Danilov menerbitkan rencana tersebut saat militer Ukraina bersiap untuk serangan balasan musim semi. Aksi tersebut diharapankan membuat keuntungan baru yang menentukan akhir dari lebih dari 13 bulan perang bersama Rusia.
Dalam saran Danilov itu menuntut orang Ukraina yang bekerja untuk pemerintahan yang ditunjuk Rusia di Krimea. Beberapa akan menghadapi tuntutan pidana dan yang lainnya akan kehilangan pensiun pemerintah yang dilarang dari pekerjaan publik.
Semua warga negara Rusia yang pindah ke Krimea setelah 2014 harus diusir. Semua kesepakatan real estat yang dibuat di bawah pemerintahan Rusia dibatalkan.

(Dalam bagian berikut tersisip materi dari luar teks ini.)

--- src/rtl/fetch_unit.sv ---
// fetch_unit: instruction-fetch front end. Owns the PC and the jump-target
// LUT, drives a 1-cycle-latency instruction memory, squashes the single
// wrong-path slot after a taken jump and sequences Start/Done.
module fetch_unit #(
    parameter int PC_W      = 10,
    parameter int INSTR_W   = 9,
    parameter int LUT_DEPTH = 16,
    localparam int LUT_AW   = $clog2(LUT_DEPTH)
) (
    input  logic               Clk,
    input  logic               Reset,
    input  logic               Start,
    input  logic [PC_W-1:0]    ProgLen,
    input  logic               LutWrEn,
    input  logic [LUT_AW-1:0]  LutWrAddr,
    input  logic [PC_W-1:0]    LutWrData,
    input  logic               pc_jmp_en,
    input  logic [LUT_AW-1:0]  LutPointer,
    output logic [PC_W-1:0]    ImemAddr,
    input  logic [INSTR_W-1:0] ImemData,
    output logic [INSTR_W-1:0] Instr,
    output logic               InstrValid,
    output logic [PC_W-1:0]    InstrPc,
    output logic               Done
);

    typedef enum logic [1:0] {IDLE, PRIME, RUN, DONE} state_t;

    state_t            r_state, w_state_nxt;
    logic [PC_W-1:0]   r_pc, w_pc_nxt;
    logic [PC_W-1:0]   r_instr_pc, w_instr_pc_nxt;
    logic              r_instr_valid, w_instr_valid_nxt;
    logic              r_done, w_done_nxt;
    logic [PC_W-1:0]   r_lut [LUT_DEPTH];

    logic              w_take;
    logic              w_last;
    logic              w_lut_we;
    logic [PC_W-1:0]   w_target;

    // A bubble slot (InstrValid=0) can never redirect, so a held jump
    // request during the squash cycle is harmless.
    assign w_take   = r_instr_valid & pc_jmp_en;
    // ProgLen-1 truncated to PC_W, so ProgLen=2^PC_W (encoded as 0) ends at the top address.
    assign w_last   = (r_instr_pc == (ProgLen - PC_W'(1)));
    assign w_lut_we = LutWrEn & ((r_state == IDLE) | (r_state == DONE));
    assign w_target = r_lut[LutPointer];

    assign ImemAddr   = r_pc;
    assign Instr      = r_instr_valid ? ImemData : '0;
    assign InstrValid = r_instr_valid;
    assign InstrPc    = r_instr_pc;
    assign Done       = r_done;

    // State register.
    always_ff @(posedge Clk) begin
        if (Reset) r_state <= IDLE;
        else       r_state <= w_state_nxt;
    end

    // Next-state and next-PC / issue-slot logic.
    always_comb begin
        w_state_nxt       = r_state;
        w_pc_nxt          = r_pc;
        w_instr_pc_nxt    = r_instr_pc;
        w_instr_valid_nxt = 1'b0;
        w_done_nxt        = r_done;
        case (r_state)
            IDLE, DONE: begin
                if (Start) begin
                    w_state_nxt = PRIME;
                    w_pc_nxt    = '0;
                    w_done_nxt  = 1'b0;
                end
            end
            PRIME: begin
                w_state_nxt       = RUN;
                w_pc_nxt          = PC_W'(1);
                w_instr_pc_nxt    = '0;
                w_instr_valid_nxt = 1'b1;
            end
            RUN: begin
                if (w_take) begin
                    // Redirect; the PC+1 fetch already in flight is squashed.
                    w_pc_nxt          = w_target;
                    w_instr_pc_nxt    = w_target;
                    w_instr_valid_nxt = 1'b0;
                end else begin
                    w_pc_nxt          = r_pc + PC_W'(1);
                    w_instr_pc_nxt    = r_pc;
                    w_instr_valid_nxt = 1'b1;
                    // Only a real, non-jumping last instruction completes the run.
                    if (r_instr_valid && w_last) begin
                        w_state_nxt       = DONE;
                        w_done_nxt        = 1'b1;
                        w_instr_valid_nxt = 1'b0;
                    end
                end
            end
            default: w_state_nxt = IDLE;
        endcase
    end

    // PC, issue slot and Done registers.
    always_ff @(posedge Clk) begin
        if (Reset) begin
            r_pc          <= '0;
            r_instr_pc    <= '0;
            r_instr_valid <= 1'b0;
            r_done        <= 1'b0;
        end else begin
            r_pc          <= w_pc_nxt;
            r_instr_pc    <= w_instr_pc_nxt;
            r_instr_valid <= w_instr_valid_nxt;
            r_done        <= w_done_nxt;
        end
    end

    // Jump-target LUT; writable only while no program is running.
    always_ff @(posedge Clk) begin
        if (Reset) begin
            for (int i = 0; i < LUT_DEPTH; i++) r_lut[i] <= '0;
        end else if (w_lut_we) begin
            r_lut[LutWrAddr] <= LutWrData;
        end
    end

endmodule

--- config.mk ---
export PLATFORM = sky130hd
export DESIGN_NAME = fetch_unit
export DESIGN_NICKNAME = d
export VERILOG_FILES = /design/src/rtl/fetch_unit.sv
export SDC_FILE = /design/constraint.sdc
export NUM_CORES = 1
export LEC_CHECK = 0
export ABC_AREA = 1
export CAP_MARGIN = 20
export CORE_AREA = 2 2 145 133
export CTS_CLUSTER_SIZE = 12
export DETAILED_ROUTE_END_ITERATION = 10
export DIE_AREA = 0 0 147 135
export PLACE_DENSITY = 0.69
export SYNTH_ARGS = -nofsm -noshare
export SYNTH_HDL_FRONTEND = slang
export SYNTH_SLANG_ARGS = --single-unit
--- constraint.sdc ---
create_clock -name Clk -period 3.1 [get_ports Clk]
set_clock_uncertainty 0.1 [all_clocks]
set_input_delay 0.62 -clock Clk [delete_from_list [all_inputs] [get_ports Clk]]
set_output_delay 0.62 -clock Clk [all_outputs]
set_load 0.02 [all_outputs]
==> results.md <==
* Yosys synthesis warning count at 0
* Hold Violations, Final at 0
* Leading area contributor after synthesis: edfxtp_1
* Routed Antenna Nets at 0
* CTS Buffer Depth at 2
* Slew headroom at 41.94%
* Vias in the first global route at 6698
* Final cell count without fillers at 1338
* CP Data Required Time at 2.38 ns
* Worst Path Class, Setup: in -> out
* Cell-internal power at 4.305 mW
* Wire per inst at 17.64 um
* ANT cells at 0
* Sequential power share at 49.2%
* Routed Wire Length at 23600 um
* Post-synthesis cell count at 1000
* Top cell type's share of synthesized area at 53.56%
* Final instance area at 10610 sq um
* Synth async-reset ratio at 0%
* CTS tree: done
* Synth Flop Type: edfxtp_1
* Starting density of the core at 49.21%
* Post-synthesis sequential area ratio at 58.91%
* CTS Buf Count at 17
* Max-cap violations at 0
* Port Buffers at 72
* Worst EP arrival at 1.79 ns
* Vias post-DR at 7186
* Leak at 4.270 nW
* # hold bufs at CTS at 0
* Largest vdd supply drop at 0.3629 mV
* CP Capture Type: output port
* Dpl cells at 1307
* Postcts setup bufs at 0
* CTS Root Cell: clkbuf_16
* Core Footprint at 18230 sq um
* Clk slew on worst S/H paths at 0.06 ns
* # resized after CTS at 0
* Area grow syn2layout at 18.28%
* RSZ-0062 raised after global routing: false
* Gr ovfl total at 0
* Final GP Congestion at 0.8978
* Vias per inst at 5.371
* Antenna violations before repair at 0
* Share of layout cells above drive strength 1 at 8.509%
* Avg Cell Area, Syn at 8.971 sq um
* Logic gate share of total power at 15.9%
* Clock sinks at 184
* Synth Register Bits at 184
* NetSw at 1.558 mW
* I/O pins at 73
* DP Wirelength at 16050 um
* Die Span X at 147 um
* Worst hold-check path type: reg -> reg
* Die height at 135 um
* TNS Setup at 0 ns
* Period utilisation layout at 81.09%
* Largest net degree at the start of global routing at 83
* Reg2reg setup slack at 0.62 ns
* H-Tree Depth at 4
* Net Count, Synth at 1047
* Clk pwr share at 34.9%
* Commonest non-fill, non-tap cell in the layout: nor2_1
* DRC at 0
* Area of the die at 19850 sq um
* Initial DRC Count at 754
* CP Launch Type: input pin
* Worst Tran Pin Value at 0.8699 ns
* Netlist cell types at 31
* CP Max Fanout at 1
* Switch share at 26.57%
* Placed instance area at 10070 sq um
* Most frequent cells in the layout: 306 x nor2_1, 160 x edfxtp_1, 149 x nand2_1
* Status: finished clean
* NumNets Final at 1128
* Slew Limit Fails at 0
* Number of synthesized flops with an enable pin at 160
* Final min period at 2.514 ns
* Final setup vio count at 0
* Mapped Area at 8971 sq um
* Fillers at 1622
* P per Cell Area at 552.5 nW/um^2
* Fmax at 397.8 MHz
* Synth top area cells: edfxtp_1 54%, nor2_1 13%, nand2_1 6.2%, dfxtp_1 5.4%, o21ai_0 4.6%
* Drt first pass iters at 5
* Number of core rows at 47
* GRT Total Usage at 24.47%
* Clk Latency, worst-skew pair at 0.43 ns
* First-pass GRT wire length at 36450 um
==> logic make-up (layout without fill, tap and decap cells) <==
group	Yosys count	count (layout)	synth area share [%]
compound gates	159	159	10.14
xor+xnor	12	12	1.172
fa+ha+maj	5	5	0.6974
buf+inv	131	224	6.611
flops	184	184	58.91
simple gates	509	509	22.47
==> sequential cells by signal, summed over array words and instances, names as in the netlist <==
name	cells
ImemAddr	10
r_lut	160
InstrPc	10
r_state	2
Done	1
InstrValid	1
==> path summary, 6_finish.rpt <==
path,endpoint,depth (start not counted),start
setup / recovery,Instr[5],4,ImemData[5]
hold / removal,InstrPc[8]$_SDFFE_PP0P_,2,InstrPc[8]$_SDFFE_PP0P_
setup reg to reg,r_lut[9][2]$_SDFFCE_PN0P_,9,r_state[0]$_SDFFE_PP0P_
hold reg to reg,InstrPc[8]$_SDFFE_PP0P_,2,InstrPc[8]$_SDFFE_PP0P_
==> worst max-delay path, stage by stage <==
cell and delay (ns):
clkdlybuf4s50_1 0.45, nand2_1 0.05, inv_1 0.06, clkdlybuf4s50_1 0.61
==> final cells by class <==
type,instances,area (sq um),area share [%]
Clock buffer,21,440.4,4.150
Tap cell,245,306.5,2.889
Sequential cell,184,5285,49.81
Multi-Input combinational cell,685,3093,29.15
Clock inverter,10,105.1,0.9905
Timing Repair Buffer,125,1121,10.56
Inverter,68,260.3,2.453
==> synth_stat cells, types with 8 or more instances <==
library cell / number
a21oi_1: 8
buf_2: 31
clkbuf_1: 21
dfxtp_1: 24
edfxtp_1: 160
inv_1: 62
nand2_1: 149
nand3_1: 37
nor2_1: 306
o211ai_1: 39
o21ai_0: 83
o21ai_1: 23
xor2_1: 9
==> routing by layer <==
| layer | global-route usage [%] | vias to the layer above | wire length, um | share of wire, % |
|---|---|---|---|---|
| met3 | 5.169 | 46 | 2158 | 9.1 |
| met5 | 0 | - | 0 | 0 |
| li1 | - | 3482 | - | - |
| met4 | 9.081 | 0 | 607 | 2.6 |
| met2 | 37.64 | 333 | 10580 | 45 |
| met1 | 34.56 | 3325 | 10260 | 43 |
==> power groups by stage <==
| stage | Sequential [mW] | Clock [mW] | Combinational [mW] |
|---|---|---|---|
| floorplan | 2.93 | 0 | 0.551 |
| global placement | 2.93 | 0 | 0.910 |
| detailed placement | 2.94 | 0 | 0.919 |
| CTS | 2.88 | 2.07 | 0.926 |
| global route | 2.90 | 2.16 | 1.02 |
| finish | 2.88 | 2.04 | 0.933 |
==> metrics by stage <==
step / hold WS, ns / setup WS, ns / total power, mW / util (%)
after global placement: 0.3792 / 0.3896 / 3.841 / 55.22
after CTS: 0.3890 / 0.5831 / 5.878 / 58.21
after detailed placement: 0.3801 / 0.3507 / 3.854 / 55.22
after global routing: 0.4084 / 0.4591 / 6.078 / 58.21
after floorplan: 0.3775 / 0.8933 / 3.481 / -
final: 0.3904 / 0.5862 / 5.863 / 58.21
(Power assumes the default switching activity.)
==> patch (same flow settings) <==
`r_pc` and `r_instr_pc` no longer have a reset.
--- a/src/rtl/fetch_unit.sv
+++ b/src/rtl/fetch_unit.sv
@@ -106,4 +106,2 @@
         if (Reset) begin
-            r_pc          <= '0;
-            r_instr_pc    <= '0;
             r_instr_valid <= 1'b0;
@@ -111,4 +109,2 @@
         end else begin
-            r_pc          <= w_pc_nxt;
-            r_instr_pc    <= w_instr_pc_nxt;
             r_instr_valid <= w_instr_valid_nxt;
@@ -116,2 +112,7 @@
         end
+    end
+
+    always_ff @(posedge Clk) begin
+        r_pc       <= w_pc_nxt;
+        r_instr_pc <= w_instr_pc_nxt;
     end
Function: differs if Reset is asserted again (counterexample within 4 cycles, from zero or initial values and one cycle with Reset high); with Reset held inactive, the same outputs for 4 cycles.
==> patch against the original RTL <==
- total power is 19% higher
- wire length is 2.7% lower
- critical path type unchanged
- setup slack worse by 0.010 ns
- synthesized area is 2.2% lower
- synthesized cell count is 9.4% lower
- sequential cell count stayed put
- critical endpoint is now Instr[2]
- cell area is 1.4% lower
==> patch: results <==
routing:
  drt_iter0_markers: 674
  routed_wl_um: 23000
  num_vias: 6836
logic_synthesis:
  synthTopCellsByArea: "edfxtp_1, nor2_1, nand2_1"
  synth_compound_area_share_pct: 10.9
  ys_types: 31
  synthAdderAreaFrac_pct: 0.713
  synthTopCellsByCount: "nor2_1, edfxtp_1, nand2_1"
  yosysSeqAreaShare_pct: 62.5
  synth-edff-count: 180
  synthXorXnorAreaFrac_pct: 1.05
  syn_nets: 953
  synth_mux_area_share_pct: 0.114
  synth_warnings: 0
  avgSynthCellArea_um2: 9.69
flow_run:
  maxCapViolations: 0
setup_path:
  worstReg2RegStart: "r_state[0]"
  startpoint: "ImemData[2]"
  cp_max_fo: 1
  worst_path_largest_cell_delay_ns: 0.60
finish:
  num_antenna_cells: 0
  largest_reg_flops: 160
  drive_above_1_share_pct: 7.94
  regMostFlops: "r_lut"
  final_cell_count_no_fill: 1227
  fin_nets: 1016
clock_tree:
  cts_buffers: 17
  clk_latency_ns: 0.43
  clockBufferDepth: 2
  cts.htree.levels: 4
  ctsRootBufferMaster: "clkbuf_16"
grt:
  grt_pass1_vias: 6347
  grt_pass1_wl_um: 35500
  grt_max_degree: 81
  grt_use_total_pct: 23.7
worst_hold_path:
  min_path_type: "reg -> reg"
  worstHoldStart: "r_state[1]"
placed_design:
  routabilityCongestion: 0.849
  port_buffers: 72
  placed_cells: 1195
  place_area_mm2: 0.00985
  pre_cts_ws_ns: 0.250
  post-dp-hpwl_um: 15200
sta:
  finalSetupTns_ns: 0
  worst_slew_pin_slew_ns: 0.839
status:
  status: "completed"
power:
  p_leak_nw: 4.11
  ir_drop_mv: 0.510
[patch: cell types whose count changed after synthesis, sizes merged, moves of 21 or more]
cell    delta
nor2      -40
o211ai    -26
o21ai     -21
nand2     -34
o221ai    +27
[patch: area by class of cell]
type                       instances  area, um2
clock inverter                    13        178
clock buffer                      19        433
tap                              245        307
inverter                          63        239
multi-input combinational        598       2780
timing repair buffer             105       1040
fill                            1586       7770
sequential                       184       5490
[patch: report_power, final]
part / internal (mW) / leakage, nW / switching, mW
sequential: 3.03 / 1.90 / 0.193
clock: 1.34 / 0.288 / 0.930
combinational: 0.589 / 1.93 / 0.889
[patch: layer usage]
layer	part of all wire, %	GRT usage (%)	wire length [um]
met1	44	34.5	10200
met2	44	34.9	10000
met3	9.0	4.76	2060
met4	2.9	9.99	677
met5	0	0	0
[patch: cell families (layout without fill, tap and decap cells)]
kind of cell,Yosys count,after routing
buffers and inverters,124,200
muxes,1,1
adders and majority gates,5,5
xor gates and xnor gates,9,9
and+or+nand+nor,422,422
AOI/OAI and AO/OA,161,161
DFF,184,184
[patch: path summary, 6_finish.rpt]
path,end,slack [ns],cells past startpoint
max,Instr[2],0.58,4
min,r_state[1],0.41,2
max reg2reg,r_lut[3][9],0.58,6
min reg2reg,r_state[1],0.41,2
[patch: critical path, delay by kind of cell]
family / cells / cell delay (ns)
buffers and inverters: 3 / 1.12
AND/OR/NAND/NOR: 1 / 0.06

Sebagai bagian dari rencana masa depan, Danilov juga menyerukan pembongkaran jembatan sepanjang 19 kilometer yang dibangun Rusia ke Krimea. Sebuah bom truk merusak jembatan yang terpanjang di Eropa pada Oktober. Moskow menyalahkan intelijen militer Kiev atas serangan itu.
Rusia telah memperbaiki bagian jembatan yang rusak dan memulihkan aliran pasokan ke Krimea, yang berfungsi sebagai pusat utama militer Rusia selama perang. Ukraina tidak mengklaim bertanggung jawab atas bom tersebut, tetapi pejabat Ukraina telah berulang kali mengancam akan menyerang jembatan tersebut di masa lalu.
Danilov juga berpendapat untuk mengganti nama kota Sevastopol yang telah menjadi pangkalan utama Armada Laut Hitam Rusia sejak abad ke-19. Dia mengatakan, itu bisa disebut Objek No. 6 sebelum parlemen Ukraina memilih nama lain, menyarankan nama Akhtiar yang merupakan sebuah desa yang pernah berdiri di kota itu sekarang.
Kepala Sevastopol yang ditunjuk Rusia Mikhail Razvozhayev mengabaikan rencana Danilov sebagai ucapan orang sakit. “Salah jika memperlakukan komentar orang sakit dengan serius. Mereka harus disembuhkan, dan itulah yang dilakukan militer kita sekarang,” kata Razvozhayev kepada kantor berita milik pemerintah Rusia Tass.